The Premier Ultimate League (PUL) was established in 2019. The league includes women and nonbinary players and hosts teams from the United States and until 2023, Colombia. The PUL is a 501(c)6 nonprofit that is operated by a board of directors that includes representatives from each of the participating teams. The mission of PUL is "to achieve equity in the sport of ultimate by increasing accessibility to and visibility of women* players through high-quality competition, leadership experiences, and community partnerships. Our league strives for gender, racial, and economic diversity in the sport of ultimate frisbee."

The Western Ultimate League (WUL) was established a year after the PUL in 2020. After successfully running a series of professional showcase games in collaboration with the AUDL in 2019, a group of team organizers in the western United States set their sites on joining the PUL in its second season. This coalition grew to include seven teams across the west and was ultimately too big of an expansion for the PUL as a second year league.

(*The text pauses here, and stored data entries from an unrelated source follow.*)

From an optimization exercise on the open Yosys and OpenROAD flow, aimed at small area and a short achievable clock period; shortcuts taken in it are not production practice.
In this exercise RTL edits were held to simulation tests only and were not proved equivalent to the original.
Power is estimated from default activity; no workload was simulated.

==> inputs of build 80 <==
Design array_multiplier, start of the top module:
module array_multiplier (
	input  logic                     clk,
	input  logic                     reset,
	input  logic                     in_valid,
	input  mult_sizes_pkg::operand_t x,
	input  mult_sizes_pkg::operand_t y,
	output logic                     product_valid,
	output mult_sizes_pkg::product_t product
);
==> flow/config.mk <==
export PLATFORM = sky130hd
export DESIGN_NAME = array_multiplier
export DESIGN_NICKNAME = array_multiplier
export VERILOG_FILES = /design/flow/design.v
export SDC_FILE = /design/flow/constraint.sdc
export NUM_CORES = 4
export LEC_CHECK = 0
export CAP_MARGIN = 20
export CORE_MARGIN = 2
export CORE_UTILIZATION = 40
export SETUP_SLACK_MARGIN = 2.6
export SLEW_MARGIN = 20
export SYNTH_HIERARCHICAL = 1
==> flow/constraint.sdc <==
create_clock -name core_clock -period 6.0 [get_ports {clk}]
set_input_delay 1.2000 -clock core_clock [delete_from_list [all_inputs] [get_ports {clk}]]
set_output_delay 1.2000 -clock core_clock [all_outputs]
set_load 0.01 [all_outputs]
standard.sh (not shown) runs the stock make flow with config.mk's settings and CLKGATE_MAP_FILE= SYNTH_SCRIPT=/design/flow/synth_recipe.tcl, a recipe that flattens the netlist after the stock synthesis.
==> flow/flow/run.sh <==
#!/bin/bash
# Layout flow: the standard ORFS flow (standard.sh, unchanged synthesis),
# with smaller port buffers and a clock tree built from clkbuf_8 without
# dummy loads. Each tool's output goes to a log file in this folder.
set -euo pipefail
export BUFFER_PORTS_ARGS="-buffer_cell sky130_fd_sc_hd__buf_1"
export CTS_ARGS="-sink_clustering_enable -repair_clock_nets -buf_list sky130_fd_sc_hd__clkbuf_8 -dont_use_dummy_load"
bash standard.sh finish > flow_make.log 2>&1
==> inputs of trial 35, as changes to build 80 <==
- SETUP_SLACK_MARGIN: 2.6 -> 2.8
==> metrics.yaml <==
final_cell_area_sq_um: 10800
seqPwrFrac: 0.310
switching_power_mw: 2.23
min_period_ns: 3.22
timing.fmax_mhz: 311
fillCellCount: 2282
final_nets: 1148
grtUsageMet3: 0.0581
drive_gt1_frac: 0.137
outcome: "timing/DRC/antenna clean"
the above is filed under trial 35

==> metrics.yaml <==
outcome: "timing/DRC/antenna clean"
seqPwrFrac: 0.305
drive_gt1_frac: 0.0777
final_cell_area_sq_um: 10700
timing.fmax_mhz: 299
fillCellCount: 2303
min_period_ns: 3.35
final_nets: 1150
the above is filed under build 80


* * *

==> job 7001 <==
Another version of the RTL of array_multiplier (not shown whole).
clock: 6.0 ns
lec_check: 0
cap_margin: 20
core_margin: 2
core_utilization: 55
place_density: 0.7
setup_slack_margin: 3.74
slew_margin: 20
synth_hierarchical: 1
==> flow/flow/run.sh <==
#!/bin/bash
# Layout flow: the standard ORFS flow (standard.sh, unchanged synthesis),
# with smaller port buffers and a clock tree built from clkbuf_8 without
# dummy loads. Each tool's output goes to a log file in this folder.
set -euo pipefail
export BUFFER_PORTS_ARGS="-buffer_cell sky130_fd_sc_hd__buf_1"
export CTS_ARGS="-sink_clustering_enable -repair_clock_nets -sink_clustering_size 12 -sink_clustering_max_diameter 60 -buf_list sky130_fd_sc_hd__clkbuf_8 -dont_use_dummy_load"
bash standard.sh finish > flow_make.log 2>&1
==> job 6733 (differences from job 7001) <==
Settings changed: CORE_UTILIZATION 55 to 50, PLACE_DENSITY 0.7 to 0.65, SETUP_SLACK_MARGIN 3.74 to 3.72.
==> metrics.yaml <==
run_status:
  status: "timing/DRC/antenna clean"
final_layout:
  fin_area_mm2: 0.0118
grt:
  use_met2_pct: 33.5
  grtUsageMet1_pct: 30.4
  grt_pass1_vias: 6609
pwr:
  total_power_uw: 5220
floorplanning:
  num_tap_cells: 265
  die_width_um: 144
route:
  drt-total-wl_mm: 21.7
  via_per_inst: 5.28
  vias: 6332
placed_design:
  dp.cells: 1158
worst_setup_path:
  r2r_slack_ns: 3.74
timing:
  setup_ws_ns: 3.74
the above is filed under job 7001

==> metrics.yaml <==
run_status:
  status: "timing/DRC/antenna clean"
pwr:
  total_power_uw: 5180
route:
  via_per_inst: 5.16
  drt-total-wl_mm: 20.6
  vias: 6143
synthesis:
  muxShareOfSynthArea_pct: 0
timing:
  setup_ws_ns: 3.73
grt:
  grt_pass1_vias: 6564
  gr-max-usage-layer: "met2"
floorplanning:
  core_area_mm2: 0.0211
  die_width_um: 151
final_layout:
  fin_area_mm2: 0.0116
worst_setup_path:
  r2r_slack_ns: 3.73
the above is filed under job 6733

port drivers added, routing unchanged:
The results above use ideal ports. As a check the final layouts listed here were re-extracted and re-timed, cells and wires unchanged. Step 1: set_driving_cell puts a clkbuf_16 on clk and a buf_2 on each other input, an assumption about the parent block. Step 2, shift: input delay + t, output delay - t, t = (earliest + latest rising clock arrival at the registers) / 2. This alone moves slack from input paths to output paths. a / b / c = ideal / step 1 / step 2; a / b = the first two.
| run | t (ns) | setup slack, ns | hold WS [ns] |
|---|---|---|---|
| build 80 | 0.489 | 2.653 / 2.673 / 2.184 | 0.297 / 0.297 / 0.297 |
| trial 35 | 0.471 | 2.782 / 2.802 / 2.331 | 0.329 / 0.329 / 0.329 |
| job 7001 | 0.561 | 3.739 / 3.739 / 3.739 | 0.327 / 0.327 / 0.327 |
| job 6733 | 0.568 | 3.731 / 3.731 / 3.731 | 0.306 / 0.306 / 0.306 |
After both steps every run listed still meets setup and hold. For build 80, which loses most, drivers alone change the setup slack by +0.020 ns; drivers and shift together by -0.469 ns.
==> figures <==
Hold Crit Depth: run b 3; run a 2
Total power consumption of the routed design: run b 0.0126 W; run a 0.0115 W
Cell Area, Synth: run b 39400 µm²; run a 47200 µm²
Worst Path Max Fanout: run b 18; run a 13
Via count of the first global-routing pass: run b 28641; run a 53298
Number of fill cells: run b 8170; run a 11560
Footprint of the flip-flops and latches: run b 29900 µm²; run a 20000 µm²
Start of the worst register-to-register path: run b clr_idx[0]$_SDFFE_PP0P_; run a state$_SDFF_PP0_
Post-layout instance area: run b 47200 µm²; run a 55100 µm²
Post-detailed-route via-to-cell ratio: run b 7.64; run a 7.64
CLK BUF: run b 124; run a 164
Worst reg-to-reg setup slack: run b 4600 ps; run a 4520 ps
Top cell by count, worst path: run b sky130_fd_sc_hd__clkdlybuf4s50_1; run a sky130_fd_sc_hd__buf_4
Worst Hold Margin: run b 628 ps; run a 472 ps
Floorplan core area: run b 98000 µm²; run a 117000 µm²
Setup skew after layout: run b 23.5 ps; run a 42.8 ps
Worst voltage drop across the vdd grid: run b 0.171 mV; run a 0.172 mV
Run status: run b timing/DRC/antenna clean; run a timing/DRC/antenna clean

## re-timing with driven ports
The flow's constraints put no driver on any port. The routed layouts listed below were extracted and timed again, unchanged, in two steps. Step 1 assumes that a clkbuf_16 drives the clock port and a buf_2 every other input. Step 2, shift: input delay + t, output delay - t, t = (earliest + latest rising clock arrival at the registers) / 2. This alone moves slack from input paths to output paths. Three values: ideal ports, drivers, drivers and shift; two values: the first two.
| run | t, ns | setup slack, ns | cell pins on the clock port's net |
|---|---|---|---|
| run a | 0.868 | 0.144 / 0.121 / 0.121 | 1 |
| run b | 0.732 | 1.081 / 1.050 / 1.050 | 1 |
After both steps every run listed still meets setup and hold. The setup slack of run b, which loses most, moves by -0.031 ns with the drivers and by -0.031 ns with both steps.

The Western Ultimate League was established instead by the combined member teams: Seattle Tempest, Portland Swifts, Utah Wild, San Francisco Falcons, Los Angeles Astra, San Diego Super Bloom, and Arizona Sidewinders. The WUL works in collaboration with the PUL and has their sites set on a future merger. The first season of the WUL was cancelled in 2020 due to the COVID-19 pandemic and its inaugural season wasn't held until 2022. The Portland Swifts withdrew in 2020 and later the Oregon Onyx joined the league in 2022. The 2022 champions were the Seattle Tempest. A new team, Colorado Alpenglow, was added in October 2022 for the 2023 season, bringing the league up to 8 teams.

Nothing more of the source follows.